> To do
From the entries below, return exactly the lines beginning at the one that contains "4_1_cts,running_count_value[0],running_count_value[31],1130,5" and ending at the one that contains "[cell families (layout", both of them included, and only those lines.

Start of Material provided

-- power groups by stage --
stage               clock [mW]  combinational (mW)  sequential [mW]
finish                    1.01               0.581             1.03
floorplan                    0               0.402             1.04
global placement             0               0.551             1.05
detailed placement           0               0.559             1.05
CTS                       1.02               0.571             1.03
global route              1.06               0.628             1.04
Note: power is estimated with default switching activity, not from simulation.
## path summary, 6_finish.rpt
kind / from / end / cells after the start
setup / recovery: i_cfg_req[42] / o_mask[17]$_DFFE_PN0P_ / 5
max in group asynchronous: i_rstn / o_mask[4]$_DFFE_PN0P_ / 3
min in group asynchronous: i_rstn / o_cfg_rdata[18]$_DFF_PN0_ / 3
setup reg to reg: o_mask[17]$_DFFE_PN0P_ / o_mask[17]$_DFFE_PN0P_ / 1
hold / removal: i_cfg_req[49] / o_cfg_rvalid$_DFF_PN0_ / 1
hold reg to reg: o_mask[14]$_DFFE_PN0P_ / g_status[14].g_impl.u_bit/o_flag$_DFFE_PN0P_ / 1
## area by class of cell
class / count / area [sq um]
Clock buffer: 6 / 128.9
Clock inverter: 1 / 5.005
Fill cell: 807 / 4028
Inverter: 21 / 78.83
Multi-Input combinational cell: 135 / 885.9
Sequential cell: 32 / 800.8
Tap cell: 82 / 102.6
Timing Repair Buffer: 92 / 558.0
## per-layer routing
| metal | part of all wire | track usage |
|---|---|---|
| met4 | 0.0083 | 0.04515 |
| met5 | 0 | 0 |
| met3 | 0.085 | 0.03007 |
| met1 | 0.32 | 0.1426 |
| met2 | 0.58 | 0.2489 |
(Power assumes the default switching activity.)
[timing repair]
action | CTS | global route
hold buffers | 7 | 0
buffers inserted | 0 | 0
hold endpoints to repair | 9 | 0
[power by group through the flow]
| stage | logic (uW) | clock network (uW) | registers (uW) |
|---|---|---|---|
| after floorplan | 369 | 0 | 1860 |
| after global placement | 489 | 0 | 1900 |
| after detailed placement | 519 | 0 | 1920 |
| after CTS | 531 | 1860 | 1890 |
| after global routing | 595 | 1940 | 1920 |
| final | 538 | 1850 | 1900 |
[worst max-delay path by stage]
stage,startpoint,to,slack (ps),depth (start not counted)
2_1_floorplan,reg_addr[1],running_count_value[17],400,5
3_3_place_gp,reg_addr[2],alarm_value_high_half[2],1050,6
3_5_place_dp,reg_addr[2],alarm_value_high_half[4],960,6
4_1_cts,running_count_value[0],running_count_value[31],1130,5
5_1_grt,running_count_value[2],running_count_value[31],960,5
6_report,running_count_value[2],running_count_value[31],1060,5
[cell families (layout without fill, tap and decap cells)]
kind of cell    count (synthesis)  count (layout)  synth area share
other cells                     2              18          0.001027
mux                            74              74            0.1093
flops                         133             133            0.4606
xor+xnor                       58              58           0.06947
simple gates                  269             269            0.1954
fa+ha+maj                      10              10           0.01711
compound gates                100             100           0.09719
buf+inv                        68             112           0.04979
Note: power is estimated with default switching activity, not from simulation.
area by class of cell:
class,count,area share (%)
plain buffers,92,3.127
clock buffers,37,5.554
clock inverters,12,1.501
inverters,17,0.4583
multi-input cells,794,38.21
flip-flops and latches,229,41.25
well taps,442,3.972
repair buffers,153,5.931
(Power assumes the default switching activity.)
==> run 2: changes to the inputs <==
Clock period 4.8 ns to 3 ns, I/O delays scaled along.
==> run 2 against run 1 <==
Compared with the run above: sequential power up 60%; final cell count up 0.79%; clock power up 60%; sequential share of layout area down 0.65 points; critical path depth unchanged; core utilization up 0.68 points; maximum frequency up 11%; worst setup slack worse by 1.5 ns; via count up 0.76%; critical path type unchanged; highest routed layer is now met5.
--- src/logic/irq_pend_defs.svh ---
// constants for the top-level interrupt pending and fault status block
// What this block does
// - write one clears debug and external pending
// - write one clears mac pending bits
// - write one clears other source pending
// - writing zero leaves pending state unchanged
// - read-only active register, same bit layout
// - missed source event sets its lost bit, except debug source bit 16
// - wrong width access sets fault bit three
// - unprivileged protected write sets bit two
// - out of range access sets bit one
// - fault while cause set sets bit zero
// - all four registers reset to zero
// - write one to set register pends source
`ifndef IRQ_PEND_DEFS_SVH
`define IRQ_PEND_DEFS_SVH
`define PEND_SET_ADDR     32'he000_e200
`define PEND_CLEAR_ADDR   32'he000_e280
`define ACTIVE_ADDR       32'he000_e300
`define FAULT_CAUSE_ADDR  32'he000_ed3c
`define MISSED_ADDR       32'h4000_a820
`define STATUS_ADDR       32'h4000_a900
`define MASK_ADDR         32'h4000_a904
`define PEND_SRC_MASK     32'h0001_d7bc
`define MISSED_SRC_MASK   32'h0000_d7bc
`define FAULT_MASK        32'h0000_000f
`define RESET_VALUE       32'h0000_0000
`define FAULT_WIDTH_BIT   3
`define FAULT_PROT_BIT    2
`define FAULT_RANGE_BIT   1
`define FAULT_AGAIN_BIT   0
`define EVT_LOST_BIT      0
`define EVT_FAULT_BIT     1
`define EVT_MASK          32'h0000_0003
`endif

--- src/logic/irq_pend_pkg.sv ---
// types for the top-level interrupt pending and fault status block
`default_nettype none
package irq_pend_pkg;
    typedef logic [31:0] word_t;
endpackage : irq_pend_pkg
`default_nettype wire

--- src/logic/top_level_irq_pend_status.sv ---
// top-level interrupt pending, active, missed and fault status registers
`include "irq_pend_defs.svh"
`default_nettype none
module top_level_irq_pend_status (
    input  wire logic                clk_in,
    input  wire logic                sys_rst_in,
    input  wire logic [31:0]         addr_in,
    input  wire logic [31:0]         wdata_in,
    input  wire logic                wr_in,
    input  wire logic                rd_in,
    output logic      [31:0]         rdata_out,
    input  wire logic [31:0]         src_irq_in,
    input  wire logic [31:0]         src_ack_in,
    input  wire logic [31:0]         src_done_in,
    output logic      [31:0]         pending_out,
    input  wire logic                fault_in,
    input  wire logic                fault_width_in,
    input  wire logic                fault_prot_in,
    input  wire logic                fault_range_in,
    output logic                     irq_out
);
    irq_pend_pkg::word_t pending_reg;
    irq_pend_pkg::word_t active_reg;
    irq_pend_pkg::word_t missed_reg;
    irq_pend_pkg::word_t status_reg;
    irq_pend_pkg::word_t mask_reg;
    irq_pend_pkg::word_t pending_next;
    irq_pend_pkg::word_t active_next;
    irq_pend_pkg::word_t missed_next;
    irq_pend_pkg::word_t status_next;
    irq_pend_pkg::word_t lost_hits;
    logic        [3:0]   fault_cause;
    logic                wr_set;
    logic                wr_clr;
    logic                wr_miss;
    logic                wr_fault;

    localparam irq_pend_pkg::word_t src_bit_map  = `PEND_SRC_MASK;
    localparam irq_pend_pkg::word_t lost_bit_map = `MISSED_SRC_MASK;

    ////////////////////////////////////////////////////////////////
    // write decode
    assign wr_set   = wr_in && (addr_in == `PEND_SET_ADDR);
    assign wr_clr   = wr_in && (addr_in == `PEND_CLEAR_ADDR);
    assign wr_miss  = wr_in && (addr_in == `MISSED_ADDR);
    assign wr_fault = wr_in && (addr_in == `FAULT_CAUSE_ADDR);

    ////////////////////////////////////////////////////////////////
    // pending: hardware and set writes win over clear writes
    always_comb begin
        pending_next = pending_reg;
        if (wr_clr) begin
            pending_next = pending_next & ~(wdata_in & `PEND_SRC_MASK);
        end
        if (wr_set) begin
            pending_next = pending_next | (wdata_in & `PEND_SRC_MASK);
        end
        pending_next = (pending_next | src_irq_in) & ~src_ack_in;
        pending_next = pending_next & `PEND_SRC_MASK;
    end

    always_ff @(posedge clk_in) begin
        if (sys_rst_in) begin
            pending_reg <= `RESET_VALUE;
        end else begin
            pending_reg <= pending_next;
        end
    end

    ////////////////////////////////////////////////////////////////
    // active: set on acknowledge, cleared on handler completion
    always_comb begin
        active_next = ((active_reg & ~src_done_in) | src_ack_in) & `PEND_SRC_MASK;
    end

    always_ff @(posedge clk_in) begin
        if (sys_rst_in) begin
            active_reg <= `RESET_VALUE;
        end else begin
            active_reg <= active_next;
        end
    end

    ////////////////////////////////////////////////////////////////
    // missed: a source event arriving while already pending is lost
    assign lost_hits = src_irq_in & pending_reg & ~src_ack_in & `MISSED_SRC_MASK;

    always_comb begin
        missed_next = missed_reg;
        if (wr_miss) begin
            missed_next = missed_next & ~wdata_in;
        end
        missed_next = (missed_next | lost_hits) & `MISSED_SRC_MASK;
    end

    always_ff @(posedge clk_in) begin
        if (sys_rst_in) begin
            missed_reg <= `RESET_VALUE;
        end else begin
            missed_reg <= missed_next;
        end
    end

    ////////////////////////////////////////////////////////////////
    // fault cause
    fault_cause_cell u_fault (
        .clk_in         (clk_in),
        .sys_rst_in     (sys_rst_in),
        .fault_in       (fault_in),
        .fault_width_in (fault_width_in),
        .fault_prot_in  (fault_prot_in),
        .fault_range_in (fault_range_in),
        .clear_in       (wr_fault),
        .clear_bits_in  (wdata_in[3:0]),
        .cause_out      (fault_cause)
    );

    ////////////////////////////////////////////////////////////////
    // event status and mask
    always_comb begin
        status_next = status_reg;
        if (wr_in && (addr_in == `STATUS_ADDR)) begin
            status_next = status_next & ~wdata_in;
        end
        status_next[`EVT_LOST_BIT]  = status_next[`EVT_LOST_BIT] | (|lost_hits);
        status_next[`EVT_FAULT_BIT] = status_next[`EVT_FAULT_BIT] | fault_in;
        status_next = status_next & `EVT_MASK;
    end

    always_ff @(posedge clk_in) begin
        if (sys_rst_in) begin
            status_reg <= `RESET_VALUE;
        end else begin
            status_reg <= status_next;
        end
    end

    always_ff @(posedge clk_in) begin
        if (sys_rst_in) begin
            mask_reg <= `RESET_VALUE;
        end else if (wr_in && (addr_in == `MASK_ADDR)) begin
            mask_reg <= wdata_in & `EVT_MASK;
        end
    end

    assign irq_out     = |(status_reg & mask_reg);
    assign pending_out = pending_reg;

    ////////////////////////////////////////////////////////////////
    // read port
    always_ff @(posedge clk_in) begin
        if (sys_rst_in) begin
            rdata_out <= `RESET_VALUE;
        end else if (rd_in) begin
            case (addr_in)
                `PEND_SET_ADDR:    rdata_out <= pending_reg;
                `PEND_CLEAR_ADDR:  rdata_out <= pending_reg;
                `ACTIVE_ADDR:      rdata_out <= active_reg;
                `MISSED_ADDR:      rdata_out <= missed_reg;
                `FAULT_CAUSE_ADDR: rdata_out <= {28'h000_0000, fault_cause};
                `STATUS_ADDR:      rdata_out <= status_reg;
                `MASK_ADDR:        rdata_out <= mask_reg;
                default:           rdata_out <= `RESET_VALUE;
            endcase
        end else begin
            rdata_out <= `RESET_VALUE;
        end
    end

    ////////////////////////////////////////////////////////////////
    // checks
    a_clear_takes: assert property (@(posedge clk_in) disable iff (sys_rst_in)
        (wr_clr && wdata_in[16] && !src_irq_in[16]) |=> !pending_reg[16])
        else $error("debug pending not cleared");

    a_clear_mac: assert property (@(posedge clk_in) disable iff (sys_rst_in)
        (wr_clr && wdata_in[10] && !src_irq_in[10]) |=> !pending_reg[10])
        else $error("mac receive pending not cleared");

    a_clear_other: assert property (@(posedge clk_in) disable iff (sys_rst_in)
        (wr_clr && wdata_in[2] && !src_irq_in[2]) |=> !pending_reg[2])
        else $error("management pending not cleared");

    a_zero_keeps: assert property (@(posedge clk_in) disable iff (sys_rst_in)
        (wr_clr && !wdata_in[7] && pending_reg[7] && !src_ack_in[7]) |=> pending_reg[7])
        else $error("zero write changed pending");

    a_hw_wins: assert property (@(posedge clk_in) disable iff (sys_rst_in)
        (wr_clr && src_irq_in[16] && !src_ack_in[16]) |=> pending_reg[16])
        else $error("source event lost to clear write");

    a_pend_hold: assert property (@(posedge clk_in) disable iff (sys_rst_in)
        (!wr_clr && !wr_set && !(|src_irq_in) && !(|src_ack_in)) |=> $stable(pending_reg))
        else $error("pending changed with no cause");

    a_set_pends: assert property (@(posedge clk_in) disable iff (sys_rst_in)
        (wr_set && wdata_in[9] && !src_ack_in[9]) |=> pending_reg[9])
        else $error("set write did not pend");

    a_read_set: assert property (@(posedge clk_in) disable iff (sys_rst_in)
        (rd_in && (addr_in == `PEND_SET_ADDR)) |=> (rdata_out == $past(pending_reg)))
        else $error("set address read wrong");

    a_read_pend: assert property (@(posedge clk_in) disable iff (sys_rst_in)
        (rd_in && (addr_in == `PEND_CLEAR_ADDR)) |=> (rdata_out == $past(pending_reg)))
        else $error("clear address read wrong");

    a_active_ack: assert property (@(posedge clk_in) disable iff (sys_rst_in)
        src_ack_in[3] |=> active_reg[3])
        else $error("active bit not set on acknowledge");

    a_active_hold: assert property (@(posedge clk_in) disable iff (sys_rst_in)
        (!(|src_ack_in) && !(|src_done_in)) |=> $stable(active_reg))
        else $error("active changed with no cause");

    a_read_active: assert property (@(posedge clk_in) disable iff (sys_rst_in)
        (rd_in && (addr_in == `ACTIVE_ADDR)) |=> (rdata_out == $past(active_reg)))
        else $error("active read wrong");

    a_lost_sets: assert property (@(posedge clk_in) disable iff (sys_rst_in)
        (src_irq_in[15] && pending_reg[15] && !src_ack_in[15]) |=> missed_reg[15])
        else $error("missed interrupt not recorded");

    a_missed_clear: assert property (@(posedge clk_in) disable iff (sys_rst_in)
        (wr_miss && !(|lost_hits)) |=> ((missed_reg & $past(wdata_in)) == 32'h0000_0000))
        else $error("missed bit not cleared");

    a_missed_hold: assert property (@(posedge clk_in) disable iff (sys_rst_in)
        !wr_miss |=> ((missed_reg & $past(missed_reg)) == $past(missed_reg)))
        else $error("missed bit dropped");

    a_read_missed: assert property (@(posedge clk_in) disable iff (sys_rst_in)
        (rd_in && (addr_in == `MISSED_ADDR)) |=> (rdata_out == $past(missed_reg)))
        else $error("missed read wrong");

    a_prot_flag: assert property (@(posedge clk_in) disable iff (sys_rst_in)
        (fault_in && fault_prot_in) |=> fault_cause[`FAULT_PROT_BIT])
        else $error("protection fault not recorded");

    a_range_flag: assert property (@(posedge clk_in) disable iff (sys_rst_in)
        (fault_in && fault_range_in) |=> fault_cause[`FAULT_RANGE_BIT])
        else $error("range fault not recorded");

    a_fault_hold: assert property (@(posedge clk_in) disable iff (sys_rst_in)
        (!fault_in && !wr_fault) |=> $stable(fault_cause))
        else $error("fault cause changed with no cause");

    a_fault_clear: assert property (@(posedge clk_in) disable iff (sys_rst_in)
        (wr_fault && !fault_in) |=> ((fault_cause & $past(wdata_in[3:0])) == 4'h0))
        else $error("fault cause not cleared");

    a_read_fault: assert property (@(posedge clk_in) disable iff (sys_rst_in)
        (rd_in && (addr_in == `FAULT_CAUSE_ADDR)) |=> (rdata_out[31:4] == 28'h000_0000))
        else $error("fault read upper bits set");

    a_reserved_zero: assert property (@(posedge clk_in) disable iff (sys_rst_in)
        (pending_reg[31:17] == 15'h0000) && !missed_reg[16] && !active_reg[13])
        else $error("reserved bit set");

    a_reset_zero: assert property (@(posedge clk_in)
        sys_rst_in |=> (pending_reg == 32'h0000_0000) && (missed_reg == 32'h0000_0000))
        else $error("registers not zero after reset");

    a_reset_rest: assert property (@(posedge clk_in)
        sys_rst_in |=> (active_reg == 32'h0000_0000) && (status_reg == 32'h0000_0000)
            && (mask_reg == 32'h0000_0000) && (fault_cause == 4'h0) && (rdata_out == 32'h0000_0000))
        else $error("state not zero after reset");

    a_status_lost: assert property (@(posedge clk_in) disable iff (sys_rst_in)
        (|lost_hits) |=> status_reg[`EVT_LOST_BIT])
        else $error("lost event not flagged");

    a_status_fault: assert property (@(posedge clk_in) disable iff (sys_rst_in)
        fault_in |=> status_reg[`EVT_FAULT_BIT])
        else $error("fault event not flagged");

    a_status_clear: assert property (@(posedge clk_in) disable iff (sys_rst_in)
        (wr_in && (addr_in == `STATUS_ADDR) && wdata_in[0] && !(|lost_hits)) |=> !status_reg[0])
        else $error("status bit not cleared");

    a_mask_write: assert property (@(posedge clk_in) disable iff (sys_rst_in)
        (wr_in && (addr_in == `MASK_ADDR)) |=> (mask_reg == ($past(wdata_in) & `EVT_MASK)))
        else $error("mask write wrong");

    a_irq_masked: assert property (@(posedge clk_in) disable iff (sys_rst_in)
        (mask_reg == 32'h0000_0000) |-> !irq_out)
        else $error("interrupt raised while masked");

    a_read_idle: assert property (@(posedge clk_in) disable iff (sys_rst_in)
        !rd_in |=> (rdata_out == 32'h0000_0000))
        else $error("read data not zero when idle");

    a_read_status: assert property (@(posedge clk_in) disable iff (sys_rst_in)
        (rd_in && (addr_in == `STATUS_ADDR)) |=> (rdata_out == $past(status_reg)))
        else $error("status read wrong");

    a_read_mask: assert property (@(posedge clk_in) disable iff (sys_rst_in)
        (rd_in && (addr_in == `MASK_ADDR)) |=> (rdata_out == $past(mask_reg)))
        else $error("mask read wrong");

    ////////////////////////////////////////////////////////////////
    // per-source checks
    for (genvar i = 0; i < 32; i++) begin : g_bit_checks
        if (src_bit_map[i]) begin : g_src
            a_clear_bit: assert property (@(posedge clk_in) disable iff (sys_rst_in)
                (wr_clr && wdata_in[i] && !src_irq_in[i]) |=> !pending_reg[i])
                else $error("pending bit not cleared");

            a_zero_bit: assert property (@(posedge clk_in) disable iff (sys_rst_in)
                (wr_clr && !wdata_in[i] && pending_reg[i] && !src_ack_in[i]) |=> pending_reg[i])
                else $error("zero write changed pending bit");

            a_set_bit: assert property (@(posedge clk_in) disable iff (sys_rst_in)
                (wr_set && wdata_in[i] && !src_ack_in[i]) |=> pending_reg[i])
                else $error("set write did not pend bit");

            a_ack_bit: assert property (@(posedge clk_in) disable iff (sys_rst_in)
                src_ack_in[i] |=> (active_reg[i] && !pending_reg[i]))
                else $error("acknowledge not taken");

            a_done_bit: assert property (@(posedge clk_in) disable iff (sys_rst_in)
                (src_done_in[i] && !src_ack_in[i]) |=> !active_reg[i])
                else $error("active bit not cleared on completion");
        end else begin : g_resv
            a_resv_bit: assert property (@(posedge clk_in) disable iff (sys_rst_in)
                !pending_reg[i] && !active_reg[i])
                else $error("reserved source bit set");
        end

        if (lost_bit_map[i]) begin : g_lost
            a_lost_bit: assert property (@(posedge clk_in) disable iff (sys_rst_in)
                (src_irq_in[i] && pending_reg[i] && !src_ack_in[i]) |=> missed_reg[i])
                else $error("missed bit not recorded");
        end else begin : g_no_lost
            a_no_lost: assert property (@(posedge clk_in) disable iff (sys_rst_in)
                !missed_reg[i])
                else $error("reserved missed bit set");
        end
    end

    ////////////////////////////////////////////////////////////////
    // coverage
    c_lost_event: cover property (@(posedge clk_in) |lost_hits);
    c_fault_again: cover property (@(posedge clk_in) fault_cause[0]);
    c_irq_raised: cover property (@(posedge clk_in) irq_out);
    c_clear_write: cover property (@(posedge clk_in) wr_clr && |pending_reg);
    c_active_set: cover property (@(posedge clk_in) |active_reg);
endmodule : top_level_irq_pend_status
`default_nettype wire

--- src/logic/fault_cause_cell.sv ---
// sticky auxiliary bus fault cause register
`include "irq_pend_defs.svh"
`default_nettype none
module fault_cause_cell (
    input  wire logic                clk_in,
    input  wire logic                sys_rst_in,
    input  wire logic                fault_in,
    input  wire logic                fault_width_in,
    input  wire logic                fault_prot_in,
    input  wire logic                fault_range_in,
    input  wire logic                clear_in,
    input  wire logic [3:0]          clear_bits_in,
    output logic      [3:0]          cause_out
);
    logic [3:0] cause_next;
    logic [3:0] set_bits;

    always_comb begin
        set_bits = 4'h0;
        if (fault_in) begin
            set_bits[`FAULT_WIDTH_BIT] = fault_width_in;
            set_bits[`FAULT_PROT_BIT]  = fault_prot_in;
            set_bits[`FAULT_RANGE_BIT] = fault_range_in;
            set_bits[`FAULT_AGAIN_BIT] = |cause_out[3:1];
        end
        cause_next = cause_out;
        if (clear_in) begin
            cause_next = cause_next & ~clear_bits_in;
        end
        cause_next = cause_next | set_bits;
    end

    always_ff @(posedge clk_in) begin
        if (sys_rst_in) begin
            cause_out <= 4'h0;
        end else begin
            cause_out <= cause_next;
        end
    end

    a_again_flag: assert property (@(posedge clk_in) disable iff (sys_rst_in)
        (fault_in && |cause_out[3:1]) |=> cause_out[0])
        else $error("repeat fault not recorded");
    a_width_flag: assert property (@(posedge clk_in) disable iff (sys_rst_in)
        (fault_in && fault_width_in) |=> cause_out[3])
        else $error("width fault not recorded");
endmodule : fault_cause_cell
`default_nettype wire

End of Material provided

> Answer box
4_1_cts,running_count_value[0],running_count_value[31],1130,5
5_1_grt,running_count_value[2],running_count_value[31],960,5
6_report,running_count_value[2],running_count_value[31],1060,5
[cell families (layout without fill, tap and decap cells)]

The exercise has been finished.